Early and persistent bone marrow hematopoiesis defect in simian/human immunodeficiency virus-infected macaques despite efficient reduction of viremia by highly active antiretroviral therapy during primary infection

Abstract

The hematological abnormalities observed in human immunodeficiency virus (HIV)-infected patients appear to be mainly due to bone marrow dysfunction. A macaque models of AIDS could greatly facilitate an in vivo approach to the pathogenesis of such dysfunction. Here, we evaluated in this model the impact of infection with a pathogenic simian/human immunodeficiency virus (SHIV) on bone marrow hematopoiesis. Three groups of macaques were inoculated with 50 50% median infective doses of pathogenic SHIV 89.P, which expresses env of dual-tropic HIV type 1 (HIV-1) 89.6 primary isolate. During the primary phase of infection, animals were treated with either a placebo or highly active antiretroviral therapy (HAART) combining zidovudine, lamivudine, and indinavir, initiated 4 or 72 h postinfection (p.i.) and administered twice a day until day 28 p.i. In both placebo-treated and HAART-treated animals, bone marrow colony-forming cells (CFC) progressively decreased quite early, during the first month p.i. One year p.i., both placebo- and HAART-treated animals displayed decreases in CFC to about 56% of preinfection values. At the same time, a dramatic decrease (greater than 77%) of bone marrow CD34(+) long-term culture-initiating cells was noted in all animals were found. No statistically significant differences between placebo- and HAART-treated monkeys were found.
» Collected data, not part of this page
--- src/rtl/quad_dec_169.sv ---
// Quadrature decoder front end: synchronises and filters A/B/index, then drives
// the enable, direction and load pins of an external up/down counter.
module quad_dec_169 #(
  parameter int FILT = 3
) (
  input  logic       CLK,
  input  logic       RST,
  input  logic       QA,
  input  logic       QB,
  input  logic       IDX,
  input  logic [3:0] HOME,
  input  logic       CLR_ERR,
  input  logic       RCOB_IN,
  output logic       U_DB,
  output logic       ENPB,
  output logic       ENTB,
  output logic       LOADB,
  output logic [3:0] A,
  output logic       ERR,
  output logic [7:0] REV
);

  localparam logic [3:0] RUN_LAST = 4'(FILT - 1);

  // Channel order in the packed vectors: bit 0 = A, bit 1 = B, bit 2 = index.
  logic [2:0]        sync_p0;
  logic [2:0]        sync_p1;
  logic [2:0]        filt_p2;
  logic [3:0]        run_p2 [3];
  logic [1:0]        ab_p3;
  logic              idx_p3;
  logic [1:0]        ab_cur;
  logic [1:0]        ab_diff;
  logic              step_vld;
  logic              step_up;
  logic              illegal;
  logic              idx_rise;
  logic              issue;
  logic signed [7:0] rev_q;

  function automatic logic [1:0] fwd_next(input logic [1:0] s);
    case (s)
      2'b00:   return 2'b01;
      2'b01:   return 2'b11;
      2'b11:   return 2'b10;
      default: return 2'b00;
    endcase
  endfunction

  function automatic logic signed [7:0] rev_wrap(input logic signed [7:0] r, input logic up);
    return up ? r + 8'sd1 : r - 8'sd1;
  endfunction

  // Stage p0/p1: two-flop synchronisers; stage p2: per-channel run-length filter
  always_ff @(posedge CLK) begin
    if (RST) begin
      sync_p0 <= '0;
      sync_p1 <= '0;
      filt_p2 <= '0;
      for (int i = 0; i < 3; i++) run_p2[i] <= '0;
    end else begin
      sync_p0 <= {IDX, QB, QA};
      sync_p1 <= sync_p0;
      for (int i = 0; i < 3; i++) begin
        if (sync_p1[i] == filt_p2[i]) begin
          run_p2[i] <= '0;
        end else if (run_p2[i] == RUN_LAST) begin
          filt_p2[i] <= sync_p1[i];
          run_p2[i]  <= '0;
        end else begin
          run_p2[i] <= run_p2[i] + 4'd1;
        end
      end
    end
  end

  // Stage p3: transition detection against the previous filtered state
  always_comb begin
    ab_cur   = {filt_p2[0], filt_p2[1]};
    ab_diff  = ab_cur ^ ab_p3;
    illegal  = (ab_diff == 2'b11);
    step_vld = (ab_diff == 2'b01) || (ab_diff == 2'b10);
    step_up  = (fwd_next(ab_p3) == ab_cur);
    idx_rise = filt_p2[2] & ~idx_p3;
    issue    = step_vld & ~idx_rise;
  end

  // Output register: an index load pre-empts a coincident step
  always_ff @(posedge CLK) begin
    if (RST) begin
      ab_p3  <= 2'b00;
      idx_p3 <= 1'b0;
      U_DB   <= 1'b1;
      ENPB   <= 1'b1;
      ENTB   <= 1'b1;
      LOADB  <= 1'b1;
      A      <= 4'h0;
      ERR    <= 1'b0;
      rev_q  <= '0;
    end else begin
      ab_p3  <= ab_cur;
      idx_p3 <= filt_p2[2];
      ENPB   <= ~issue;
      ENTB   <= ~issue;
      if (issue) U_DB <= step_up;
      LOADB  <= ~idx_rise;
      A      <= idx_rise ? HOME : 4'h0;
      if (illegal)      ERR <= 1'b1;
      else if (CLR_ERR) ERR <= 1'b0;
      if (!ENPB && !RCOB_IN) rev_q <= rev_wrap(rev_q, U_DB);
    end
  end

  assign REV = rev_q;

endmodule

--- config.mk ---
export PLATFORM = sky130hd
export DESIGN_NAME = quad_dec_169
export DESIGN_NICKNAME = d
export VERILOG_FILES = /design/src/rtl/quad_dec_169.sv
export SDC_FILE = /design/constraint.sdc
export NUM_CORES = 1
export LEC_CHECK = 0
export ABC_AREA = 1
export ABC_CLOCK_PERIOD_IN_PS = 2800
export BUFFER_PORTS_ARGS = -buffer_cell sky130_fd_sc_hd__buf_4
export CAP_MARGIN = 0
export CORE_UTILIZATION = 40
export CTS_CLUSTER_SIZE = 40
export DETAILED_ROUTE_END_ITERATION = 8
export GPL_TIMING_DRIVEN = 0
export PLACE_DENSITY_LB_ADDON = 0.08
export SLEW_MARGIN = 15
export SYNTH_ARGS = -nofsm -noshare
export SYNTH_HDL_FRONTEND = slang
export SYNTH_SLANG_ARGS = --single-unit
--- constraint.sdc ---
create_clock -name CLK -period 2.8 [get_ports CLK]
set_input_delay 0.28 -clock CLK [delete_from_list [all_inputs] [get_ports CLK]]
set_output_delay 0.28 -clock CLK [all_outputs]
set_load 0.005 [all_outputs]
Yosys cells after proc, flatten, opt, wreduce, memory -nomap -nowiden --
Memory sizes are Yosys's and may differ from the RTL's. Cells that the tools add are included.
Storage, ports and cells: memories 1, output and inout bits 17, register bits after elaboration 28, word-level logic and storage cells 107, input port bits 11, bits in writable memories 12
Cells by class: add/sub/neg operators 5, multiplexer cells 48, bitwise logic cells 18, eq/ne operators 12, reduce and logical (&&, ||, !) cells 10
Memory list:
- run_p2 | words 3, bits a word 4, read ports 3, clocked after memory_dff 0, wr ports 3, line 29 | logic [3:0] run_p2 [3];
Operators by type and width (number):
- 1-bit 2-to-1 mux | 37
- 4-bit 2-to-1 mux | 9
- 4-bit by 1-bit adder with 4-bit output (second input constant) | 3
- 4-bit by 2-bit == test with 1-bit output (second input constant) | 3
- 1-bit bitwise OR | 9
- 8-bit by 2-bit adder with 8-bit output (second input constant) | 1
- 8-bit 2-to-1 mux | 1
- 8-bit by 2-bit subtractor with 8-bit output (second input constant) | 1
- 2-bit == test (second input constant) | 3
- 1-bit inverter | 6
- 2-bit one-hot mux with 3 select lines | 1
- 2-bit AND reduction | 3
- 2-bit by 1-bit == test with 1-bit output (second input constant) | 2
- 1-bit == test | 3
- 1-bit AND | 2
- 2-bit == test | 1
- 1-bit zero test | 2
- 2-bit zero test | 1
- 2-bit nonzero test | 1
- 2-bit OR reduction | 1
- 2-bit bitwise XOR | 1
- 1-bit logical AND | 1
- 1-bit logical OR | 1

Longest topological paths before layout --
depth in word-level cells 7, gate-level depth with buffers 10, depth with buffers taken out 10

Least setup slack after synthesis --
Ideal clock, no wire load.
kind register to register, from register U_DB, to register rev_q[7], in the netlist REV[7], cell stages (with the launch flop) 10, required time 2691 ps, buffers on the path 0, path slack 1215 ps, period minus slack after synthesis 1585 ps, arrival time 1476 ps, cell sequence dfxtp_1 > inv_1 > ha_1 > or2_4 > nand3_2 > nand2_1 > nand2_1 > nand3_1 > nand2_1 > inv_1
On the way: cells in the longest elaborated chain, start to end 1
Ends and longest elaborated chain:
- from (decl) | line 14 | output logic U_DB,
- from (signal assigned) | line 105 | if (issue) U_DB <= step_up;
- 8-bit 2-to-1 mux | line 51 | return up ? r + 8'sd1 : r - 8'sd1;
- to (signal assigned) | line 110 | if (!ENPB && !RCOB_IN) rev_q <= rev_wrap(rev_q, U_DB);
- to (decl) | line 39 | logic signed [7:0] rev_q;
No other way between the ends. A chain may end at the register's enable or synchronous reset.

Final worst setup path --
Same ends and word-level chain as after synthesis.

==> results_dict.tcl <==
set metrics [dict create \
    status "finished with violations" \
    failed_checks "design-rule violations" \
    drcViolationCount 2 \
    cp_num_buf_inv 2 \
    port_buffers 27 \
    nFillCells 426 \
    insertion_delay_ns 0.29 \
    cp_slowest_cell "dfxtp_1" \
    clk_pin_slew_ns 0.08 \
    hold_viol 0 \
    post_cts_resize_count 0 \
    hold_buffers 0 \
    p_total_w 0.001177 \
    drt_first_pass_iters 7 \
    wl_per_cell_um 10.16 \
    min_period_over_period_pct 61.70 \
    nNetsFinal 284 \
    fp.coreArea_um2 4474 \
    cts.path.max_buffers 2 \
    fin_crit_ns 1.728 \
    setup_viol 0 \
    worstHoldEndpoint "sync_p0[1]" \
    ff_latch_area_um2 920.9 \
    rr_worst_depth 9 \
    cp_common_cell "nand2_1" \
    worst_clock_skew_ns 0.007115 \
    ys.warnings.count 0 \
    die_w_um 71.20 \
    hp-class "input pin to register" \
    cts.sinks 40 \
    fin_area_um2 2310 \
    slew_violations 0 \
    synth_area_per_cell_um2 8.951 \
    antenna_found_initial 0 \
    initial_utilization_pct 42.81 \
    drive_above_1_share_pct 18.85 \
    hold_slack_ns 0.1870 \
    layout_common_cells "38 x nor2_1, 30 x inv_1, 28 x dfxtp_1, 28 x buf_4, 25 x nand2_1" \
    clock.fmax_ghz 0.5788 \
    grt_pass1_wl_mm 5.520 \
    grt_max_degree 14 \
    critPathTopFamily "simple AND/OR/NAND/NOR gates" \
    dp.cells 304 \
    drt_iter0_markers 48 \
    worstPathMaxFanout 7 \
    layout_commonest_cell "nor2_1" \
    grt_overflow 0 \
    reg2reg_slack_ns 1.07 \
    area_growth_pct 20.58 \
    required_ns 3.00 \
    cts_setup_buffers 0 \
    ys_types 28 \
    die_h_um 71.20 \
    diodes 0 \
    globalplace.congestion 0.7552 \
    multi_input_area_um2 892.1 \
    path_cells "inv_1, ha_1, or2_4, nand3_2, nand2_1, nand2_1, nand3_1, nand2_1, inv_1" \
    ys_seq_elements 40 \
    syn_area_um2 1916 \
    startpoint_type "register" \
    arrival_ns 1.93 \
    dieArea_um2 5069 \
    fin_tns_setup_ns 0 \
    maxCapViolations 0 \
    wirelength_mm 3.171 \
    synth_cells 214 \
    peakVddDrop_mv 0.2636 \
    p_leak_nw 1.142 \
    regToRegStartpoint "U_DB" \
    vias 1391 \
    rsz0062_at_grt "no" \
    grtUsageTotal_pct 14.32 \
    power_density_nw_per_um2 509.6 \
    crit_type "register to register" \
    dp_hpwl_mm 2.379 \
    drtAntennaViolNets 0 \
    cts_buffers 5 \
    grt_pass1_vias 1280 \
    seq_area_frac_synth_pct 48.07 \
    cts_root_buffer "clkbuf_8" \
    worstHoldStart "QB" \
    via_per_inst 4.458 \
    hold_depth 3 \
    ios 28 \
    cts_tree "built" \
    cts_max_level 2 \
    stdcell_count 312 \
    placed_area_um2 2225 \
    critPathMaxStageDelay_ns 0.43 \
    crit_path_end_kind "register" \
    r2r_end "REV[7]" \
    row_count 24 \
]
## worst register-to-register path, delay by kind of cell (launching register included)
family	cells	cell delay, ns
buffers and inverters	2	0.23
adder cells (fa/ha/maj)	1	0.38
AND/OR/NAND/NOR	6	0.61
flip-flops	1	0.43
## cells by family (layout without fill, tap and decap cells)
kind of cell               Yosys count  count (layout)  share of synthesized area, %
and+or+nand+nor                     84              84                         20.84
DFF                                 40              40                         48.07
buffers and inverters               35              70                         7.511
AOI/OAI and AO/OA                   27              27                         7.904
adders and majority gates           14              14                         9.537
xor gates and xnor gates            13              13                         5.944
other                                1              12                        0.1958
## Yosys cell counts (all sizes together)
| cell type | count | area share (%) |
|---|---|---|
| inv | 31 | 6.1 |
| a21oi | 13 | 3.6 |
| nand3 | 11 | 3.4 |
| o21ai | 9 | 2.4 |
| conb | 1 | 0.20 |
| nand2 | 27 | 5.6 |
| xor2 | 9 | 4.1 |
| nor2 | 40 | 8.1 |
| nand3b | 4 | 2.9 |
| o211ai | 4 | 1.6 |
| xnor2 | 4 | 1.8 |
| a21boi | 1 | 0.39 |
| fa | 1 | 1.0 |
| clkbuf | 1 | 0.20 |
| edfxtp | 12 | 19 |
| dfxtp | 28 | 29 |
| ha | 13 | 8.5 |
| buf | 3 | 1.2 |
| or2 | 2 | 0.91 |
## flip-flops by register name (all words and copies together), names as in the netlist
register	cells
run_p2	12
REV	8
A	4
filt_p2	3
sync_p0	3
sync_p1	3
ab_p3	2
ENTB	1
ERR	1
LOADB	1
U_DB	1
idx_p3	1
These data argue for an early and profound alteration of myelopoiesis at the level of the most primitive CD34(+) progenitor cells during SHIV infection, independently of the level of viremia, circulating CD4(+) cell counts, or antiviral treatment.

FIG. 1

Evolution of total CFU numbers in cultures of bone marrow cells of macaques infected with SHIV 89.6P. (a) Placebo-treated macaques; (b) animals treated with HAART initiated 4 h p.i.; (c) animals treated with HAART initiated 72 h p.i. Diamonds, means of values for the different groups; error bars, SD; vertical arrow, end of treatment; dashed line, mean of more than 41 baseline values of noninfected, nontreated cynomolgus macaques.

FIG. 2

Plasma viremia and evolution of circulating CD4⁺ cells. (a) Plasma viral load estimated by the number of copies of viral RNA. (b) Numbers of CD4⁺ circulating T lymphocytes. Solid circles, placebo-treated macaques (means of three animals ± SD); squares, animals treated with HAART (means for four animals ± SD) between days 0 (4 h p.i.) and 28 p.i.; open circles, animals treated with HAART (means for four animals ± SD between days 3 and 28 p.i.. Vertical arrow, end of treatment period.

FIG. 3

Evolution of total CFU, BFU-E , CFU-GM, and CFU-M in cultures of bone marrow cells of noninfected, nontreated control macaque PR102B. This animal was subjected to sedation and blood and bone marrow collections with the same frequency as the other macaques.

FIG. 4

Evolution of BFU-E, CFU-GM, and CFU-M in cultures of bone marrow cells of macaques infected with SHIV 89.6P. (a) Placebo-treated macaques; (b) animals treated with HAART initiated 4 h p.i.; (c) animals treated with HAART initiated 72 h p.i. Means (diamonds) and SD (error bars) of values for the different groups are shown. Vertical arrow, end of treatment; dashed line, mean of more than 40 baseline values of noninfected, nontreated cynomolgus macaques.

FIG. 5

Evolution of LTC-IC obtained after 7 weeks of culture from immunopurified bone marrow (BM) CD34⁺ cells. (a) Numbers of red cell colonies; (b) numbers of white cell colonies; (c) total numbers of colonies. Shading of bars indicates the numbers of mononucleated cells seeded in culture (200, 100, 50, and 20).

FIG. 6

Comparison of 1-year-p.i. blood cell counts in the different groups of animals infected with SHIV. Tops and bottoms of boxes, 75th and 25th percentiles, respectively; horizontal lines between the box limits, medians; upper and lower error bars, 90th and 10th percentiles, respectively; circles, individual values outside the 90th and 10th percentiles. Before infection, 13 to 34 baseline values obtained before infection with SHIV 89.6P.